Ese mismo espíritu -el de la ética del rostro del otro- está presente en el pensamiento de Emmanuel Levinas. Para este filósofo judío, todo acto ético nace del encuentro con el rostro vulnerable del otro. “El rostro del otro me obliga”, decía. No se trata de simpatía ni de caridad. Se trata de reconocer la radical responsabilidad que implica la existencia compartida.
En un hospital, esa responsabilidad se vuelve tangible. En una sala de espera, en un pasillo silencioso, en un cuarto donde alguien apenas respira, el otro nos interpela en su más pura fragilidad. Y allí, la arquitectura no puede ser un decorado indiferente: debe responder.

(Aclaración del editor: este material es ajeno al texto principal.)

## config.mk

```make
export PLATFORM = sky130hd
export DESIGN_NAME = cia_irq_wake
export DESIGN_NICKNAME = d
export VERILOG_FILES = /design/src/cia_pkg.sv /design/src/cia_irq_wake.sv
export SDC_FILE = /design/constraint.sdc
export NUM_CORES = 1
export LEC_CHECK = 0
export BUFFER_PORTS_ARGS = -buffer_cell sky130_fd_sc_hd__buf_2
export CAP_MARGIN = 10
export CORE_MARGIN = 2
export CORE_UTILIZATION = 35
export CTS_CLUSTER_SIZE = 12
export DETAILED_ROUTE_END_ITERATION = 8
export GPL_TIMING_DRIVEN = 0
export PLACE_DENSITY = 0.7
export SLEW_MARGIN = 30
export SYNTH_ARGS = -nofsm -noshare
export SYNTH_HDL_FRONTEND = slang
export SYNTH_SLANG_ARGS = --single-unit
export TNS_END_PERCENT = 100
```

## constraint.sdc

```tcl
create_clock -name REF_CLK -period 2.8 [get_ports REF_CLK]
set_clock_uncertainty 0.2 [all_clocks]
set_input_delay 0.14 -clock REF_CLK [delete_from_list [all_inputs] [get_ports REF_CLK]]
set_output_delay 0.14 -clock REF_CLK [all_outputs]
set_load 0.01 [all_outputs]
```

Responder no significa adornar. Significa configurar el espacio de modo tal que la dignidad, la intimidad y el cuidado sean posibles. Una ventana que mira al jardín, una luz cálida en el pasillo, un banco que no sea castigo. La ética del cuidado se manifiesta en lo mínimo.
Como decía Simone Weil, “la atención pura es la forma más rara y generosa del amor”. Tal vez la arquitectura que cuida sea, justamente, la que sabe atender.
Una experiencia desde el taller. Desde hace años, como profesor universitario en talleres de arquitectura, he tenido - más bien, hemos tenido - la oportunidad de transitar con nuestros estudiantes el complejo y conmovedor desafío de proyectar espacios para la salud. No es una experiencia sencilla.
A diferencia de otros programas, los hospitales, centros de salud y clínicas imponen exigencias funcionales de gran precisión, protocolos técnicos rigurosos, flujos diferenciados, dispositivos complejos. Pero también, y sobre todo, implican una responsabilidad ética mayúscula: pensar espacios donde se pone en juego, literalmente, la vida de las personas.
Proyectar un hospital no es lo mismo que proyectar una vivienda o una escuela. Aquí, lo que está en juego no es solo el confort o la eficiencia, sino la posibilidad misma de ser cuidados con dignidad. Y enseñar a proyectar ese tipo de arquitectura -en las aulas y talleres de nuestras universidades- no puede limitarse a transmitir un cúmulo de normas.
Se trata, más bien, de guiar una forma de sensibilidad. A menudo les pido a los estudiantes que se imaginen a sí mismos no como diseñadores abstractos, sino como cuidadores del espacio. Les propongo que piensen cómo se siente alguien que ingresa a un hospital con miedo, con incertidumbre, con dolor.
¿Qué ve primero? ¿Cómo se orienta? ¿Dónde descansa? ¿Cómo es mirado? ¿Hay luz? ¿Hay silencio o ruido? ¿Hay humanidad en el trazo?
Cuando un estudiante logra ver que detrás de cada sala hay una historia; detrás de cada pasillo, una espera; detrás de cada habitación, una fragilidad, entonces comienza a proyectar de otro modo. No como quien acomoda funciones en un tablero, sino como quien traza una caricia en la materia. Ahí aparece lo mejor de nuestro oficio: cuando el plano no es solo técnica, sino también ternura.
No hay satisfacción mayor que ver a un estudiante emocionarse al descubrir que la arquitectura puede ser un acto de consuelo. Que un patio puede ser un alivio, que una ventana puede ser un puente con el mundo, que una curva puede contener un abrazo simbólico.
En esos momentos -raros pero esenciales- uno confirma que enseñar arquitectura para la salud no es solo una práctica compleja, sino también un gesto de profunda gratitud. Porque en esa enseñanza también nosotros sanamos un poco: de la indiferencia, de la velocidad, del olvido.